Research by Hikosaka and colleagues has established the role of the LHb as a major source of negative reinforcement signals to DA midbrain neurons. Specifically, the LHb is activated by aversive stimuli and reward omission and inhibited by reward-predictive cues or unexpected rewards (Bromberg-Martin & Hikosaka 2011; Matsumoto & Hikosaka 2007, 2009b). The LHb receives input from brain areas such as lateral hypothalamus, lateral preoptic area and entopeduncular nucleus (EP) (Herkenham & Nauta 1977) and it was reported that activation of glutamatergic presynaptic inputs from the EP to the LHb alone produces aversion (Shabel et al. 2012). This excitatory projection from the EP to the LHb is also suppressed by serotonin, which is an important finding, because it has been known that the LHb reciprocally projects to serotonin neurons in the dorsal raphe and median raphe nucleus and dysfunctions of this mechanism may also be involved in mood disorders (Bernard & Veh 2012; Hikosaka et al. 2008; Shabel et al. 2012; Shumake & Gonzalez-Lima 2003). The outputs of the LHb are glutamatergic and target the ventral midbrain (Brinschwitz et al. 2010; Geisler et al. 2007) (Fig. 2). Electrical stimulation of the LHb suppresses the activity of DA neurons in the VTA (Christoph et al. 1986; Ji & Shepard 2007). It has been suggested that this inhibition is achieved through GABAergic neurons in the rostromedial tegmental nucleus (RMTg) (Jhou et al. 2009a; Kaufling et al. 2009).

Figure 2.

Neuronal circuits that are linked to the LHb and may underlie susceptibility to mood disorders. Schematic drawing showing that the LHb receives glutamatergic (Glut, green) input from the EP and controls release of serotonin (5HT, brown) in the dorsal raphe (DR) as well as possibly DA (orange) release in the medial prefrontal cortex (mPFC) and lateral shell of the NAc (lshell), i.e. activation of the LHb directly excites DA neurons in the medial ventral tegmental area (mVTA) projecting to mPFC and inhibits DA neurons in the lateral VTA (lVTA) projecting to NAc lshell. GABAergic (red) neurons in the RMTg serve as a relay structure in the LHb mediated inhibition of DA neurons projecting to NAc lshell.

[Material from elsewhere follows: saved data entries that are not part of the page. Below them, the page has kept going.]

This is an optimization exercise on Yosys and OpenROAD, whose aim is a short achievable clock period and few clock cycles, not a production implementation.
In this exercise RTL edits were held to simulation tests only and were not proved equivalent to the original.
Power is estimated from default activity; no workload was simulated.

$ cat flow/config.mk
export PLATFORM = sky130hd
export DESIGN_NAME = cpuCore
export DESIGN_NICKNAME = cpuCore
export VERILOG_FILES = /design/flow/design.v
export SDC_FILE = /design/flow/constraint.sdc
export NUM_CORES = 4
export LEC_CHECK = 0
export CAP_MARGIN = 20
export CORE_MARGIN = 2
export CORE_UTILIZATION = 40
export SLEW_MARGIN = 20
$ cat flow/constraint.sdc
create_clock -name core_clock -period 6.0 [get_ports {clk}]
set_input_delay 1.2000 -clock core_clock [delete_from_list [all_inputs] [get_ports {clk}]]
set_output_delay 1.2000 -clock core_clock [all_outputs]
set_load 0.01 [all_outputs]
$ cat flow/design.v
`default_nettype none
package isaPkg;
    typedef logic [32-1:0]      word_t;     
    typedef logic [5-1:0] regIdx_t;   
    typedef enum logic [6:0] {
        opLoad  = 7'b0000011,   
        opImm   = 7'b0010011,   
        opStore = 7'b0100011,   
        opReg   = 7'b0110011    
    } opcode_t;
    typedef enum logic [3:0] {
        aluAdd  = 4'b0000,
        aluSll  = 4'b0001,
        aluSlt  = 4'b0010,   
        aluSltu = 4'b0011,   
        aluXor  = 4'b0100,
        aluSrl  = 4'b0101,
        aluOr   = 4'b0110,
        aluAnd  = 4'b0111,
        aluSub  = 4'b1000,
        aluSra  = 4'b1101
    } aluOp_t;
endpackage
`default_nettype wire
`default_nettype none
package pipePkg;
    typedef enum logic [1:0] {
        fwdNone = 2'b00,   
        fwdWb   = 2'b01,   
        fwdMem  = 2'b10    
    } fwdSel_t;
endpackage
`default_nettype wire
`default_nettype none
module alu (
    input  isaPkg::word_t  a,
    input  isaPkg::word_t  b,
    input  logic [4:0]     shamt,
    input  isaPkg::aluOp_t op,
    output isaPkg::word_t  result
);
    logic ltSigned;
    logic ltUnsigned;
    assign ltSigned   = $signed(a) < $signed(b);
    assign ltUnsigned = a < b;
    always_comb begin
        case (op)
            isaPkg::aluAdd:  result = a + b;
            isaPkg::aluSub:  result = a - b;
            isaPkg::aluSlt:  result = isaPkg::word_t'(ltSigned);
            isaPkg::aluSltu: result = isaPkg::word_t'(ltUnsigned);
            isaPkg::aluSll:  result = a << shamt;
            isaPkg::aluSrl:  result = a >> shamt;
            isaPkg::aluSra:  result = $unsigned($signed(a) >>> shamt);   
            isaPkg::aluXor:  result = a ^ b;
            isaPkg::aluOr:   result = a | b;
            isaPkg::aluAnd:  result = a & b;
            default: result = '0;
        endcase
    end
endmodule
`default_nettype wire
`default_nettype none
module executeStage (
    input  logic             clk,
    input  logic             rst_n,
    input  isaPkg::regIdx_t  exRd,
    input  logic             exRegWrite,
    input  logic             exMemRead,
    input  logic             exMemWrite,
    input  logic             exUseImm,
    input  isaPkg::aluOp_t   exAluOp,
    input  isaPkg::word_t    exImm,
    input  logic [4:0]       exShamt,
    input  isaPkg::word_t    exRs1Data,
    input  isaPkg::word_t    exRs2Data,
    input  pipePkg::fwdSel_t fwdA,
    input  pipePkg::fwdSel_t fwdB,
    input  isaPkg::word_t    wbData,
    output isaPkg::word_t    memAluResult,
    output isaPkg::word_t    memStoreData,
    output isaPkg::regIdx_t  memRd,
    output logic             memRegWrite,
    output logic             memMemRead,
    output logic             memMemWrite
);
    isaPkg::word_t      opA;
    isaPkg::word_t      rs2Fwd;      
    isaPkg::word_t      opB;
    logic [4:0] shamt;
    isaPkg::word_t      aluResult;
    function automatic isaPkg::word_t pickOperand(input pipePkg::fwdSel_t sel, input isaPkg::word_t regVal,
                                          input isaPkg::word_t memVal, input isaPkg::word_t wbVal);
        case (sel)
            pipePkg::fwdMem:  pickOperand = memVal;
            pipePkg::fwdWb:   pickOperand = wbVal;
            default: pickOperand = regVal;
        endcase
    endfunction
    assign opA    = pickOperand(fwdA, exRs1Data, memAluResult, wbData);
    assign rs2Fwd = pickOperand(fwdB, exRs2Data, memAluResult, wbData);
    assign opB    = exUseImm ? exImm : rs2Fwd;
    assign shamt = exUseImm ? exShamt : opB[4:0];
    alu aluInst (
        .a(opA),
        .b(opB),
        .shamt(shamt),
        .op(exAluOp),
        .result(aluResult)
    );
    always_ff @(posedge clk or negedge rst_n) begin
        if (!rst_n) begin
            memRegWrite <= 1'b0;
            memMemRead  <= 1'b0;
            memMemWrite <= 1'b0;
        end else begin
            memRegWrite <= exRegWrite;
            memMemRead  <= exMemRead;
            memMemWrite <= exMemWrite;
        end
    end
    always_ff @(posedge clk) begin
        memAluResult <= aluResult;   
        memStoreData <= rs2Fwd;
        memRd        <= exRd;
    end
endmodule
`default_nettype wire
`default_nettype none
module regFile (
    input  logic            clk,
    input  logic            rst_n,
    input  isaPkg::regIdx_t rs1,
    input  isaPkg::regIdx_t rs2,
    output isaPkg::word_t   rs1Data,
    output isaPkg::word_t   rs2Data,
    input  logic            wrEn,
    input  isaPkg::regIdx_t wrIdx,
    input  isaPkg::word_t   wrData
);
    isaPkg::word_t regs [32];
    always_ff @(posedge clk or negedge rst_n) begin
        if (!rst_n) begin
            for (int i = 0; i < 32; i++) begin
                regs[i] <= '0;
            end
        end else if (wrEn && wrIdx != '0) begin   
            regs[wrIdx] <= wrData;
        end
    end
    assign rs1Data = (rs1 == '0) ? '0 : (wrEn && wrIdx == rs1) ? wrData : regs[rs1];
    assign rs2Data = (rs2 == '0) ? '0 : (wrEn && wrIdx == rs2) ? wrData : regs[rs2];
endmodule
`default_nettype wire
`default_nettype none
module decodeStage (
    input  logic            clk,
    input  logic            rst_n,
    input  isaPkg::word_t   insn,
    input  isaPkg::word_t   insnPc,
    input  logic            stall,
    input  logic            wbRegWrite,
    input  isaPkg::regIdx_t wbRd,
    input  isaPkg::word_t   wbData,
    output isaPkg::regIdx_t rs1Id,
    output isaPkg::regIdx_t rs2Id,
    output isaPkg::regIdx_t exRs1,
    output isaPkg::regIdx_t exRs2,
    output isaPkg::regIdx_t exRd,
    output logic            exRegWrite,
    output logic            exMemRead,
    output logic            exMemWrite,
    output logic            exUseImm,
    output isaPkg::aluOp_t  exAluOp,
    output isaPkg::word_t   exImm,
    output logic [4:0]      exShamt,
    output isaPkg::word_t   exRs1Data,
    output isaPkg::word_t   exRs2Data
);
    logic [2:0] funct3;
    logic [6:0] funct7;
    isaPkg::word_t      immI, immS;
    isaPkg::word_t      rs1Data, rs2Data;
    logic       regWrite, memRead, memWrite, useImm;
    isaPkg::aluOp_t     aluOp;
    isaPkg::word_t      imm;
    logic       isWord;   
    function automatic isaPkg::aluOp_t aluFor(input logic [2:0] f3, input logic alt);
        case (f3)
            3'b000:  aluFor = alt ? isaPkg::aluSub : isaPkg::aluAdd;
            3'b001:  aluFor = isaPkg::aluSll;
            3'b010:  aluFor = isaPkg::aluSlt;
            3'b011:  aluFor = isaPkg::aluSltu;
            3'b100:  aluFor = isaPkg::aluXor;
            3'b101:  aluFor = alt ? isaPkg::aluSra : isaPkg::aluSrl;
            3'b110:  aluFor = isaPkg::aluOr;
            default: aluFor = isaPkg::aluAnd;
        endcase
    endfunction
    assign rs1Id  = insn[19:15];
    assign rs2Id  = insn[24:20];
    assign funct3 = insn[14:12];
    assign funct7 = insn[31:25];
    assign isWord = (funct3 == 3'b010);
    assign immI = {{(32-12){insn[31]}}, insn[31:20]};
    assign immS = {{(32-12){insn[31]}}, insn[31:25], insn[11:7]};
    always_comb begin
        regWrite = 1'b0;
        memRead  = 1'b0;
        memWrite = 1'b0;
        useImm   = 1'b0;
        aluOp    = isaPkg::aluAdd;   
        imm      = immI;
        case (insn[6:0])
            isaPkg::opImm: begin
                regWrite = 1'b1;
                useImm   = 1'b1;
                aluOp    = aluFor(funct3, funct7[5] && funct3 == 3'b101);   
            end
            isaPkg::opReg: begin
                regWrite = 1'b1;
                aluOp    = aluFor(funct3, funct7[5]);
            end
            isaPkg::opLoad: begin
                regWrite = isWord;
                memRead  = isWord;
                useImm   = 1'b1;
            end
            isaPkg::opStore: begin
                memWrite = isWord;
                useImm   = 1'b1;
                imm      = immS;
            end
            default: ;   
        endcase
    end
    regFile regFileInst (
        .clk(clk), .rst_n(rst_n),
        .rs1(rs1Id), .rs2(rs2Id), .rs1Data(rs1Data), .rs2Data(rs2Data),
        .wrEn(wbRegWrite), .wrIdx(wbRd), .wrData(wbData)
    );
    always_ff @(posedge clk or negedge rst_n) begin
        if (!rst_n) begin
            exRegWrite <= 1'b0;
            exMemRead  <= 1'b0;
            exMemWrite <= 1'b0;
        end else begin
            exRegWrite <= regWrite && !stall;
            exMemRead  <= memRead && !stall;
            exMemWrite <= memWrite && !stall;
        end
    end
    always_ff @(posedge clk) begin
        exRs1     <= rs1Id;
        exRs2     <= rs2Id;
        exRd      <= insn[11:7];
        exUseImm  <= useImm;
        exAluOp   <= aluOp;
        exImm     <= imm;
        exShamt   <= insn[24:20];   
        exRs1Data <= rs1Data;
        exRs2Data <= rs2Data;
    end
endmodule
`default_nettype wire
`default_nettype none
module hazardUnit (
    input  isaPkg::regIdx_t  rs1Id,
    input  isaPkg::regIdx_t  rs2Id,
    input  isaPkg::regIdx_t  exRd,
    input  logic             exMemRead,
    input  isaPkg::regIdx_t  exRs1,
    input  isaPkg::regIdx_t  exRs2,
    input  isaPkg::regIdx_t  memRd,
    input  logic             memRegWrite,
    input  isaPkg::regIdx_t  wbRd,
    input  logic             wbRegWrite,
    output logic             stall,
    output pipePkg::fwdSel_t fwdA,
    output pipePkg::fwdSel_t fwdB
);
    function automatic pipePkg::fwdSel_t pickSource(input isaPkg::regIdx_t rs, input isaPkg::regIdx_t mRd,
                                           input logic mWr, input isaPkg::regIdx_t wRd,
                                           input logic wWr);
        if (mWr && mRd != '0 && mRd == rs) pickSource = pipePkg::fwdMem;
        else if (wWr && wRd != '0 && wRd == rs) pickSource = pipePkg::fwdWb;
        else pickSource = pipePkg::fwdNone;
    endfunction
    assign fwdA = pickSource(exRs1, memRd, memRegWrite, wbRd, wbRegWrite);
    assign fwdB = pickSource(exRs2, memRd, memRegWrite, wbRd, wbRegWrite);
    assign stall = exMemRead && exRd != '0 && (exRd == rs1Id || exRd == rs2Id);
endmodule
`default_nettype wire
`default_nettype none
module memStage (
    input  logic            clk,
    input  logic            rst_n,
    input  isaPkg::word_t   memAluResult,
    input  isaPkg::word_t   memStoreData,
    input  isaPkg::regIdx_t memRd,
    input  logic            memRegWrite,
    input  logic            memMemRead,
    input  logic            memMemWrite,
    output isaPkg::word_t   dmemAddr,
    output isaPkg::word_t   dmemWData,
    output logic            dmemWen,
    input  isaPkg::word_t   dmemRData,
    output isaPkg::word_t   wbData,
    output isaPkg::regIdx_t wbRd,
    output logic            wbRegWrite
);
    isaPkg::word_t wbNext;
    assign dmemAddr  = memAluResult;   
    assign dmemWData = memStoreData;
    assign dmemWen   = memMemWrite;    
    assign wbNext = memMemRead ? dmemRData : memAluResult;
    always_ff @(posedge clk or negedge rst_n) begin
        if (!rst_n) begin
            wbRegWrite <= 1'b0;
        end else begin
            wbRegWrite <= memRegWrite;
        end
    end
    always_ff @(posedge clk) begin
        wbData <= wbNext;   
        wbRd   <= memRd;
    end
endmodule
`default_nettype wire
`default_nettype none
module cpuCore (
    input  logic          clk,
    input  logic          rst_n,
    output isaPkg::word_t imemAddr,
    input  isaPkg::word_t imemInsn,
    output isaPkg::word_t dmemAddr,
    output isaPkg::word_t dmemWData,
    output logic          dmemWen,
    input  isaPkg::word_t dmemRData
);
    isaPkg::word_t   pc;
    isaPkg::word_t   ifInsn;         
    isaPkg::word_t   ifPc;
    isaPkg::regIdx_t rs1Id, rs2Id;   
    isaPkg::regIdx_t exRs1, exRs2, exRd;
    logic    exRegWrite, exMemRead, exMemWrite, exUseImm;
    isaPkg::aluOp_t  exAluOp;
    isaPkg::word_t   exImm;
    logic [4:0] exShamt;
    isaPkg::word_t   exRs1Data, exRs2Data;
    isaPkg::word_t   memAluResult, memStoreData;
    isaPkg::regIdx_t memRd;
    logic    memRegWrite, memMemRead, memMemWrite;
    isaPkg::word_t   wbData;
    isaPkg::regIdx_t wbRd;
    logic    wbRegWrite;
    logic    stall;
    pipePkg::fwdSel_t fwdA, fwdB;
    always_ff @(posedge clk or negedge rst_n) begin
        if (!rst_n) begin
            pc     <= '0;
            ifInsn <= 32'h0000_0013;        
            ifPc   <= '0;
        end else if (!stall) begin     
            pc     <= pc + 4;
            ifInsn <= imemInsn;
            ifPc   <= pc;
        end
    end
    assign imemAddr = pc;   
    decodeStage decodeInst (
        .clk(clk), .rst_n(rst_n),
        .insn(ifInsn), .insnPc(ifPc), .stall(stall),
        .wbRegWrite(wbRegWrite), .wbRd(wbRd), .wbData(wbData),
        .rs1Id(rs1Id), .rs2Id(rs2Id),
        .exRs1(exRs1), .exRs2(exRs2), .exRd(exRd),
        .exRegWrite(exRegWrite), .exMemRead(exMemRead),
        .exMemWrite(exMemWrite), .exUseImm(exUseImm),
        .exAluOp(exAluOp), .exImm(exImm), .exShamt(exShamt),
        .exRs1Data(exRs1Data), .exRs2Data(exRs2Data)
    );
    hazardUnit hazardInst (
        .rs1Id(rs1Id), .rs2Id(rs2Id), .exRd(exRd), .exMemRead(exMemRead),
        .exRs1(exRs1), .exRs2(exRs2),
        .memRd(memRd), .memRegWrite(memRegWrite),
        .wbRd(wbRd), .wbRegWrite(wbRegWrite),
        .stall(stall), .fwdA(fwdA), .fwdB(fwdB)
    );
    executeStage executeInst (
        .clk(clk), .rst_n(rst_n),
        .exRd(exRd), .exRegWrite(exRegWrite), .exMemRead(exMemRead),
        .exMemWrite(exMemWrite), .exUseImm(exUseImm), .exAluOp(exAluOp),
        .exImm(exImm), .exShamt(exShamt),
        .exRs1Data(exRs1Data), .exRs2Data(exRs2Data),
        .fwdA(fwdA), .fwdB(fwdB), .wbData(wbData),
        .memAluResult(memAluResult), .memStoreData(memStoreData), .memRd(memRd),
        .memRegWrite(memRegWrite), .memMemRead(memMemRead), .memMemWrite(memMemWrite)
    );
    memStage memInst (
        .clk(clk), .rst_n(rst_n),
        .memAluResult(memAluResult), .memStoreData(memStoreData), .memRd(memRd),
        .memRegWrite(memRegWrite), .memMemRead(memMemRead), .memMemWrite(memMemWrite),
        .dmemAddr(dmemAddr), .dmemWData(dmemWData), .dmemWen(dmemWen),
        .dmemRData(dmemRData),
        .wbData(wbData), .wbRd(wbRd), .wbRegWrite(wbRegWrite)
    );
endmodule
`default_nettype wire
$ cat flow/run.sh
#!/bin/bash
# synth_recipe.tcl (not shown) runs the flow's synth.tcl, then flattens the netlist and writes it again
# the make line also repeats each setting of config.mk as NAME=value (left out here)
make -C /OpenROAD-flow-scripts/flow DESIGN_CONFIG=/design/flow/config.mk WORK_HOME=/design/flow/orfs CLKGATE_MAP_FILE= SYNTH_SCRIPT=/design/flow/synth_recipe.tcl finish
==> results of run 1 <==
==> worst max path at each step <==
stage          slack, ns                      endpoint             from  depth (start not counted)
2_1_floorplan       0.58  executeInst.memAluResult[31]  memInst.wbRd[2]                         21
3_3_place_gp        0.22  executeInst.memAluResult[20]  memInst.wbRd[2]                         19
3_5_place_dp        0.19  executeInst.memAluResult[31]  memInst.wbRd[2]                         18
4_1_cts             0.15  executeInst.memAluResult[31]  memInst.wbRd[2]                         18
5_1_grt             0.01  executeInst.memAluResult[20]  memInst.wbRd[1]                         21
6_report            0.29  executeInst.memAluResult[28]  memInst.wbRd[4]                         21
==> sequential cells by signal (all words and copies together) (netlist names), 4 cells and up <==
| signal | count |
|---|---|
| decodeInst.exRs2 | 5 |
| ifInsn | 32 |
| memInst.wbData | 32 |
| decodeInst.exRs1 | 5 |
| decodeInst.exImm | 12 |
| decodeInst.exRs1Data | 32 |
| decodeInst.exAluOp | 4 |
| decodeInst.regFileInst.regs | 992 |
| decodeInst.exRd | 5 |
| decodeInst.exRs2Data | 32 |
| executeInst.memAluResult | 32 |
| memInst.wbRd | 5 |
| executeInst.memRd | 5 |
| executeInst.memStoreData | 32 |
| pc | 30 |
==> synthesized netlist by cell type (8+ instances only) <==
library cell / count
sky130_fd_sc_hd__o21bai_1: 17
sky130_fd_sc_hd__a222oi_1: 66
sky130_fd_sc_hd__nor3_1: 130
sky130_fd_sc_hd__mux4_2: 9
sky130_fd_sc_hd__o21ai_1: 40
sky130_fd_sc_hd__a21o_1: 36
sky130_fd_sc_hd__a221oi_1: 152
sky130_fd_sc_hd__xnor2_1: 70
sky130_fd_sc_hd__o32ai_1: 8
sky130_fd_sc_hd__mux2i_1: 139
sky130_fd_sc_hd__mux2_2: 1087
sky130_fd_sc_hd__inv_1: 109
sky130_fd_sc_hd__xor2_1: 25
sky130_fd_sc_hd__clkbuf_1: 414
sky130_fd_sc_hd__a22o_1: 120
sky130_fd_sc_hd__dfrtp_1: 1058
sky130_fd_sc_hd__and3_1: 24
sky130_fd_sc_hd__a31oi_1: 33
sky130_fd_sc_hd__o21ai_0: 106
sky130_fd_sc_hd__o221ai_1: 13
sky130_fd_sc_hd__dfxtp_1: 202
sky130_fd_sc_hd__buf_6: 13
sky130_fd_sc_hd__o21ai_2: 14
sky130_fd_sc_hd__nand4_1: 152
sky130_fd_sc_hd__and2_1: 14
sky130_fd_sc_hd__nor4_1: 54
sky130_fd_sc_hd__o21a_1: 8
sky130_fd_sc_hd__or3_1: 11
sky130_fd_sc_hd__nand2b_1: 21
sky130_fd_sc_hd__a211oi_1: 14
sky130_fd_sc_hd__nand2_1: 208
sky130_fd_sc_hd__a211o_1: 8
sky130_fd_sc_hd__nand3_1: 163
sky130_fd_sc_hd__nor2_1: 378
sky130_fd_sc_hd__a21oi_1: 260
sky130_fd_sc_hd__buf_2: 30
sky130_fd_sc_hd__o22ai_1: 17
sky130_fd_sc_hd__buf_1: 85
sky130_fd_sc_hd__a22oi_1: 615
sky130_fd_sc_hd__o31ai_1: 12
sky130_fd_sc_hd__ha_1: 100
sky130_fd_sc_hd__o211ai_1: 35
==> cell type report <==
class | instances | area (um2)
Inverter | 110 | 413
Clock inverter | 47 | 568
Multi-Input combinational cell | 4287 | 34600
Clock buffer | 212 | 4210
Tap cell | 2204 | 2760
Fill cell | 15376 | 89100
Antenna cell | 11 | 27.5
Sequential cell | 1263 | 30600
Timing Repair Buffer | 503 | 4530
==> timing repair <==
action / CTS / global route
endpoints found under the setup margin: 0 / 6
setup buffers: 0 / 4
gates resized for setup: 0 / 8
==> metal layers <==
metal,vias up,GRT usage [%]
li1,23825,-
met1,30660,47.4
met2,5457,55.6
met3,1817,16.5
met4,24,28.0
met5,-,0.622
==> worst max-delay path: cells and delay by family (launching register included) <==
family	cells	cell delay, ns
AND/OR/NAND/NOR	4	1.25
AO/OA/AOI/OAI	11	2.84
flip-flops	1	0.34
buffers and inverters	4	0.51
adder cells (fa/ha/maj)	2	0.66
==> metrics by stage <==
stage                     instances  power [mW]  instance area (um2)  setup slack (ns)  hold slack [ns]
after CTS                      8622        19.5                77600             0.148            0.351
final                          8637        19.5                77800             0.293            0.349
after global placement         8359        10.5                72700             0.217            0.339
after floorplan                6210        9.58                67100             0.578            0.331
after detailed placement       8363        10.5                72800             0.186            0.336
after global routing           8626        19.9                77700            0.0146            0.366
==> cells by family after synthesis <==
family | share of synthesized area [%]
compound gates | 17.8
xor+xnor | 1.24
fa+ha+maj | 1.93
buf+inv | 3.94
flops | 45.6
mux | 20.7
other cells | 0.00559
simple gates | 8.76
==> power groups by stage <==
stage | Combinational [mW] | Clock [mW] | Sequential [mW]
finish | 1.63 | 9.11 | 8.80
global route | 1.67 | 9.46 | 8.80
CTS | 1.55 | 9.13 | 8.79
detailed placement | 1.54 | 0 | 8.95
global placement | 1.54 | 0 | 8.95
floorplan | 0.688 | 0 | 8.90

Initially, the RMTg was named ‘tail of the VTA’ (tVTA) because it rostrally extends beyond the defined borders of the posterior VTA (Kaufling et al. 2009). Thus, defining the boundaries of the RMTg is challenging (Bourdy & Barrot 2012) given the murky differentiation between RMTg GABAergic neurons and the classically described VTA GABAergic neurons (VTA interneurons). Here, we will simply refer to the RMTg and include classical VTA GABAergic neurons because, similar to RMTg neurons, these cells make inhibitory synaptic connections on VTA DA neurons and direct optogenetic stimulation of VTA GABAergic neurons has been reported to promote aversive behaviors and disrupt reward consumption (Tan et al. 2012; van Zessen et al. 2012). However, there seem to be functionally different inhibitory microcircuits in the ventral midbrain because substantia nigra (SN) GABAergic neurons also provide robust inhibition to DA neurons (Pan et al. 2012). Moreover, it has also been reported that VTA GABAergic neurons project to the mPFC and NAc (Brown et al. 2012; Carr & Sesack 2000a) and these subpopulations may be functionally different from the classical VTA GABAergic neurons. For example, work from Luscher and colleagues indicate that mesolimbic GABAergic neurons enhance stimulus-outcome learning by inhibiting NAc cholinergic interneurons (Brown et al. 2012).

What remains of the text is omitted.